The present invention relates to magnetic resonance imaging. It finds particular application in conjunction with open MRI systems with a C-shaped flux return path and will be described with particular reference thereto. It will be appreciated, however, that the present invention is useful in conjunction with other open systems, such as systems with H-shaped flux return paths, four poster arrangements, no ferrous flux return path, and the like, and is not limited to the aforementioned application.

In magnetic resonance imaging, a uniform main magnetic field typically denoted B_o is created through an examination region in which a subject to be examined is disposed. The resonance frequency in the field is determined by the field strength and the gyromagnetic ratio of dipoles to be resonated. With open magnetic resonance systems, the main magnetic field is typically vertical, perpendicular to the subject between upper and lower poles. A series of radio frequency (RF) pulses at frequencies coordinated to the resonance frequency are applied to two RF coils, one adjacent each pole, to excite and manipulate magnetic resonance. Gradient magnetic fields are conventionally produced by gradient coils to alter the resonance frequency in a preselected relationship with spatial position. The gradient coils are typically mounted between the RF coils and the poles. The magnetic resonance signals are detected with the two RF coils or localized coils and processed to generate two or three dimensional image representations of a portion of the subject in the examination region.

After pulses are applied by the RF coils, the excited dipoles resonate, that is, they decay back to the state of lowest energy. This is done at a characteristic frequency called the Larmor frequency. The Larmor frequency is a function of the total field strength, i.e., the sum of the main magnetic field and the superimposed gradient field. Thus, when the field strength varies, so does the Larmor frequency. When the field strength varies only with the applied gradients, the accurate calibration of field strength to spatial position within the examination region results in accurate images. However, when the field strength varies due to other, uncalibrated causes, ghosting and other artifacts in the final images result. When the field strength oscillates, the position of anatomical structures oscillate in the resultant image causing ghosting artifacts.

In open magnet systems, the poles are a set distance apart. This distance, along with the current strength in the superconducting magnet and other factors determine the strength of the main magnetic field in the examination region. If this distance changes, the B_o field strength changes causing problems with imaging as discussed previously.

In an open system having a 0.5 m opening, and a 0.23 T main field strength, a change of 1 ppm (part per million) in the aperture causes a 1 ppm change in the field strength, subsequently changing the Larmor frequency. Thus, a 0.5 µm variation in the aperture varies the Larmor frequency by approximately 10 Hz. This is enough of a variance to cause ghosting in the final images. In higher field magnets, the frequency shift is significantly worse.

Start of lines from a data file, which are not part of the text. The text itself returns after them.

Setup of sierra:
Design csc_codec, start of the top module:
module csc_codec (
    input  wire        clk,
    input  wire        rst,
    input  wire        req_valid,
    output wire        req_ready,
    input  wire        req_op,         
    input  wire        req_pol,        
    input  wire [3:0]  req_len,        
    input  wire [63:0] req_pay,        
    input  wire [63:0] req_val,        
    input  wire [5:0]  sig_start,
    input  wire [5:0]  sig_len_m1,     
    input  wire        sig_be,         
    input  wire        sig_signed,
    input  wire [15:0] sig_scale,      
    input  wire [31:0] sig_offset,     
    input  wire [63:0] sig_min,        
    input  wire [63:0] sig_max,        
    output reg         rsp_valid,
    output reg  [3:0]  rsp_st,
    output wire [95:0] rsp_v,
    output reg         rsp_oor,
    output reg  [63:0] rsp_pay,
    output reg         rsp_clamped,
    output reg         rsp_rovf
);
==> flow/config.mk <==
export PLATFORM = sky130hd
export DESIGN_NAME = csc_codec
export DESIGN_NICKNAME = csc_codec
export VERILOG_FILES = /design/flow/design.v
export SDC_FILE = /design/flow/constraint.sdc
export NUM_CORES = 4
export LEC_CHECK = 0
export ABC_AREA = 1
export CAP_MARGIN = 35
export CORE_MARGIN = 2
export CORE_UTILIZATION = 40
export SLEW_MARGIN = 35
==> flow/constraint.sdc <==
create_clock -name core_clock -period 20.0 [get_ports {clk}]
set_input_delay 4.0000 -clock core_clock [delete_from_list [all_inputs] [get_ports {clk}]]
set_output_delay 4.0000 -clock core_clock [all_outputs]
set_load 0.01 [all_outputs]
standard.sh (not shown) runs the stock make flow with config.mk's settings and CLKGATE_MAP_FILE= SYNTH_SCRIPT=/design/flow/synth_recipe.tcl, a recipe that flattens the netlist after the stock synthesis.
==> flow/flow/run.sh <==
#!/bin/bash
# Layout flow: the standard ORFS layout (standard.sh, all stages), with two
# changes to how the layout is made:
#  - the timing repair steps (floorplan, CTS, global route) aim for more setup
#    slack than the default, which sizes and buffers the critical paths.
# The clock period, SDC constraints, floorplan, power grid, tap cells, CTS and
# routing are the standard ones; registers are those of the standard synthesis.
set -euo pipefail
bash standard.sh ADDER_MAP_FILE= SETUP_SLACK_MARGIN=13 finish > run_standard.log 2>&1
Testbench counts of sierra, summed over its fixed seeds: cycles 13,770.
This design comes from an exercise in tuning for small area, a short achievable clock period and few clock cycles per item on the open sky130 flow, not from production work.
Where RTL was checked, it was by simulation tests only, not by an equivalence proof against the original.
Power and IR drop assume default switching activity.

== job 828 ==
## frame_cipher
module frame_cipher (
    input  wire        clk,
    input  wire        rst,           
    input  wire        in_valid,
    output wire        in_ready,
    input  wire [63:0] in_raw,
    input  wire [3:0]  in_len,
    output reg         out_valid,
    output wire [1:0]  out_status,    
    output reg         out_bypass,
    output reg         out_marker_ok,
    output wire        out_sum_ok,
    output wire        out_accept,
    output reg  [63:0] out_d,
    output wire [7:0]  out_opcode,
    output wire [15:0] out_value,
    output wire [1:0]  out_kind
);
Settings: LEC_CHECK=0, CAP_MARGIN=20, CORE_MARGIN=2, CORE_UTILIZATION=50, SETUP_SLACK_MARGIN=3.6, SLEW_MARGIN=20, SYNTH_HIERARCHICAL=1, SYNTH_MINIMUM_KEEP_SIZE=0; clock period 6.0 ns.
standard.sh (not shown) runs the stock make flow with config.mk's settings and CLKGATE_MAP_FILE= SYNTH_SCRIPT=/design/flow/synth_recipe.tcl, a recipe that flattens the netlist after the stock synthesis.
==> flow/flow/run.sh <==
#!/bin/bash
# The standard layout, with the port buffers made from a small buffer cell
# instead of the delay buffer buffer_ports picks by default, and a clock tree
# of larger sink clusters without dummy loads.
set -euo pipefail
bash standard.sh 'BUFFER_PORTS_ARGS=-buffer_cell sky130_fd_sc_hd__buf_1' \
  'CTS_ARGS=-sink_clustering_enable -repair_clock_nets -dont_use_dummy_load -sink_clustering_size 30 -buf_list sky130_fd_sc_hd__clkbuf_4' \
  finish > standard_flow.log 2>&1
Job 828 has completed all stages; timing, DRC and antenna checks passed.
Testbench counts of job 828, summed over its fixed seeds: cycles 12,008, items 12,000.
This is an optimization exercise on Yosys and OpenROAD, whose aim is small area and a short achievable clock period, not a production implementation. Only simulation tests tie the RTL to the original design; equivalence was not proved. Power figures rest on the tool's default switching activity, not on a simulated workload.

Setup of build 82:
==> flow/design.v <==
module tap_fsm (
    input  wire [3:0] state,
    input  wire       c,
    output reg  [3:0] next
);
    localparam RTI    = 4'b0000, SEL_DR = 4'b0001, CAP_DR = 4'b0010, SH_DR  = 4'b0011,
               EX1_DR = 4'b0100, PAU_DR = 4'b0101, EX2_DR = 4'b0110, UPD_DR = 4'b0111,
               TLR    = 4'b1000, SEL_IR = 4'b1001, CAP_IR = 4'b1010, SH_IR  = 4'b1011,
               EX1_IR = 4'b1100, PAU_IR = 4'b1101, EX2_IR = 4'b1110, UPD_IR = 4'b1111;
    always @(*) begin
        case (state)
            TLR:    next = c ? TLR    : RTI;
            RTI:    next = c ? SEL_DR : RTI;
            SEL_DR: next = c ? SEL_IR : CAP_DR;
            CAP_DR: next = c ? EX1_DR : SH_DR;
            SH_DR:  next = c ? EX1_DR : SH_DR;
            EX1_DR: next = c ? UPD_DR : PAU_DR;
            PAU_DR: next = c ? EX2_DR : PAU_DR;
            EX2_DR: next = c ? UPD_DR : SH_DR;
            UPD_DR: next = c ? SEL_DR : RTI;
            SEL_IR: next = c ? TLR    : CAP_IR;
            CAP_IR: next = c ? EX1_IR : SH_IR;
            SH_IR:  next = c ? EX1_IR : SH_IR;
            EX1_IR: next = c ? UPD_IR : PAU_IR;
            PAU_IR: next = c ? EX2_IR : PAU_IR;
            EX2_IR: next = c ? UPD_IR : SH_IR;
            default: next = c ? SEL_DR : RTI;    
        endcase
    end
endmodule
module ir_decode (
    input  wire [7:0] value,
    input  wire       hi_nz,
    output reg  [3:0] code
);
    always @(*) begin
        if (hi_nz) code = 4'd14;
        else begin
            case (value)
                8'h83:   code = 4'd0;    
                8'h84:   code = 4'd1;    
                8'h85:   code = 4'd2;    
                8'h41:   code = 4'd3;    
                8'h43:   code = 4'd4;    
                8'hFF:   code = 4'd5;    
                8'h13:   code = 4'd6;    
                8'h14:   code = 4'd7;    
                8'h15:   code = 4'd8;    
                8'h44:   code = 4'd9;    
                8'h46:   code = 4'd10;   
                8'h22:   code = 4'd11;   
                8'h24:   code = 4'd12;   
                8'h61:   code = 4'd13;   
                default: code = 4'd14;   
            endcase
        end
    end
endmodule
module shift_field #(
    parameter W = 128
) (
    input  wire         clk,
    input  wire         shl,
    input  wire         hold,
    input  wire         din,
    input  wire [7:0]   set_hi,
    input  wire [15:0]  set_lo,
    output reg  [W-1:0] q
);
    wire [W-1:0] prev = {q[W-2:0], din};
    wire [W-1:0] d;
    genvar i;
    generate
        for (i = 0; i < W; i = i + 1) begin : g_bit
            field_bit u_bit (
                .shl  (shl),
                .hold (hold),
                .prev (prev[i]),
                .cur  (q[i]),
                .sa   (set_hi[i / 16]),
                .sb   (set_lo[i % 16]),
                .d    (d[i])
            );
        end
    endgenerate
    always @(posedge clk)
        q <= d;
endmodule
module field_bit (
    input  wire shl,
    input  wire hold,
    input  wire prev,
    input  wire cur,
    input  wire sa,
    input  wire sb,
    output wire d
);
    assign d = (shl & prev) | (hold & cur) | (sa & sb);
endmodule
module tap_core (
    input  wire         clk,
    input  wire         rst,
    input  wire         frame,
    input  wire         c,
    input  wire         t,
    input  wire         h,
    output wire         ev_valid,
    output wire         ev_kind,
    output wire [127:0] ev_to_target,
    output wire [127:0] ev_to_host,
    output wire [3:0]   ev_instr,
    output wire [1:0]   fault
);
    localparam RTI = 4'b0000;
    reg  [3:0] tap;
    reg        flt;
    reg  [7:0] len;
    reg        hi_nz;      
    reg        upd_q;      
    wire [3:0] tap_next;
    wire mode   = tap[3];                   
    wire is_cap = (tap[2:0] == 3'b010);
    wire is_sh  = (tap[2:0] == 3'b011);
    wire full   = len[7];                   
    wire ok_sh  = ~flt & is_sh & ~full;
    wire ok_cap = ~flt & is_cap;
    wire live   = frame & ~flt;
    wire sh     = frame & ok_sh;
    wire clr    = frame & ok_cap;
    tap_fsm u_fsm (
        .state (tap),
        .c     (c),
        .next  (tap_next)
    );
    always @(posedge clk) begin
        if (rst) begin
            tap   <= RTI;
            flt   <= 1'b0;
            upd_q <= 1'b0;
        end else if (live) begin
            if (is_sh & full) begin
                flt   <= 1'b1;
            end else begin
                tap   <= tap_next;
                upd_q <= (tap_next[2:0] == 3'b111);
            end
        end
    end
    always @(posedge clk) begin
        if (clr)     len <= 8'd0;
        else if (sh) len <= len + 8'd1;
    end
    always @(posedge clk) begin
        if (clr)                                  hi_nz <= 1'b0;
        else if (sh & mode & t & (|len[6:3]))     hi_nz <= 1'b1;
    end
    wire [7:0]  dec_hi = 8'd1 << len[6:4];
    wire [15:0] dec_lo = 16'd1 << len[3:0];
    wire ok_tt_shl = ok_sh & ~mode;         
    wire ok_th_shl = ok_sh & mode;          
    wire [7:0] ok_tt_set = dec_hi & {8{ok_sh & mode}};
    wire [7:0] ok_th_set = dec_hi & {8{ok_sh & ~mode}};
    wire [127:0] tt, th;
    shift_field u_tt (
        .clk    (clk),
        .shl    (frame & ok_tt_shl),
        .hold   (~(frame & (ok_tt_shl | ok_cap))),
        .din    (t),
        .set_hi (ok_tt_set & {8{frame & t}}),
        .set_lo (dec_lo),
        .q      (tt)
    );
    shift_field u_th (
        .clk    (clk),
        .shl    (frame & ok_th_shl),
        .hold   (~(frame & (ok_th_shl | ok_cap))),
        .din    (h),
        .set_hi (ok_th_set & {8{frame & h}}),
        .set_lo (dec_lo),
        .q      (th)
    );
    wire [3:0] code;
    reg  [3:0] instr_q;
    ir_decode u_dec (
        .value (tt[7:0]),
        .hi_nz (hi_nz),
        .code  (code)
    );
    always @(posedge clk)
        instr_q <= code;
    ev_gate u_ev (
        .frame    (frame),
        .ok       (upd_q),
        .ev_valid (ev_valid)
    );
    assign ev_kind      = mode;
    assign ev_instr     = instr_q;
    assign ev_to_target = tt;
    assign ev_to_host   = th;
    assign fault        = {flt, 1'b0};
endmodule
module ev_gate (
    input  wire frame,
    input  wire ok,
    output wire ev_valid
);
    assign ev_valid = frame & ok;
endmodule
Settings: LEC_CHECK=0, CAP_MARGIN=20, CORE_MARGIN=2, CORE_UTILIZATION=40, CTS_CLUSTER_DIAMETER=120, CTS_CLUSTER_SIZE=24, PLACE_DENSITY=0.95, SETUP_SLACK_MARGIN=2.65, SLEW_MARGIN=20, SYNTH_HIERARCHICAL=1; clock period 5.0 ns.
standard.sh (not shown) runs the stock make flow with config.mk's settings and CLKGATE_MAP_FILE= SYNTH_SCRIPT=/design/flow/synth_recipe.tcl, a recipe that flattens the netlist after the stock synthesis.
==> flow/flow/run.sh <==
#!/bin/bash
# The standard layout, with the ports buffered by the smallest buffer
# (buf_1) instead of the delay buffer buffer_ports picks by default.
set -euo pipefail
bash standard.sh BUFFER_PORTS_ARGS="-buffer_cell sky130_fd_sc_hd__buf_1" finish > make_finish.log 2>&1
No stage failed in build 82, and the final checks on the layout all came back clean.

The aperture of an open system may change from any number of reasons. In a typical C-magnet system as described previously, an acceleration of only one thousandth of earth gravity produces a 1 ppm change in the aperture. Reasons such as people walking in the examination room or adjacent rooms, slamming doors, trucks in the street, and seismic activity can cause variations of this order of magnitude and higher. The acoustic reverberations of gradient and RF activity also cause vibration in the distance between the poles.

Previously, dampeners, such as rubber pads under the pole and flux return path, have been used to dampen environmental vibration forces. For example, the United States patent US6774633B2 discusses a vertically-aligned open MRI magnet system that includes first and second (i.e., top and bottom) assemblies each having a longitudinally-extending and vertically-aligned axis, a superconductive main coil, and a vacuum enclosure enclosing the main coil. At least one support beam has a first end attached to the first assembly and has a second end attached to the second assembly. A vibration isolation system supports the magnet system, for example, a rubber mat or rubber blocks placed between the magnet system and the floor (Col. 5, Ln. 19-22). Such dampeners were effective for eliminating higher frequency components of vibrations, but lower frequency vibrations in the range of 5-20 Hz were less attenuated. A further disadvantage of using soft material to isolate vibrations is that the magnet is not supported in a firm position and it may shift from the original intended position.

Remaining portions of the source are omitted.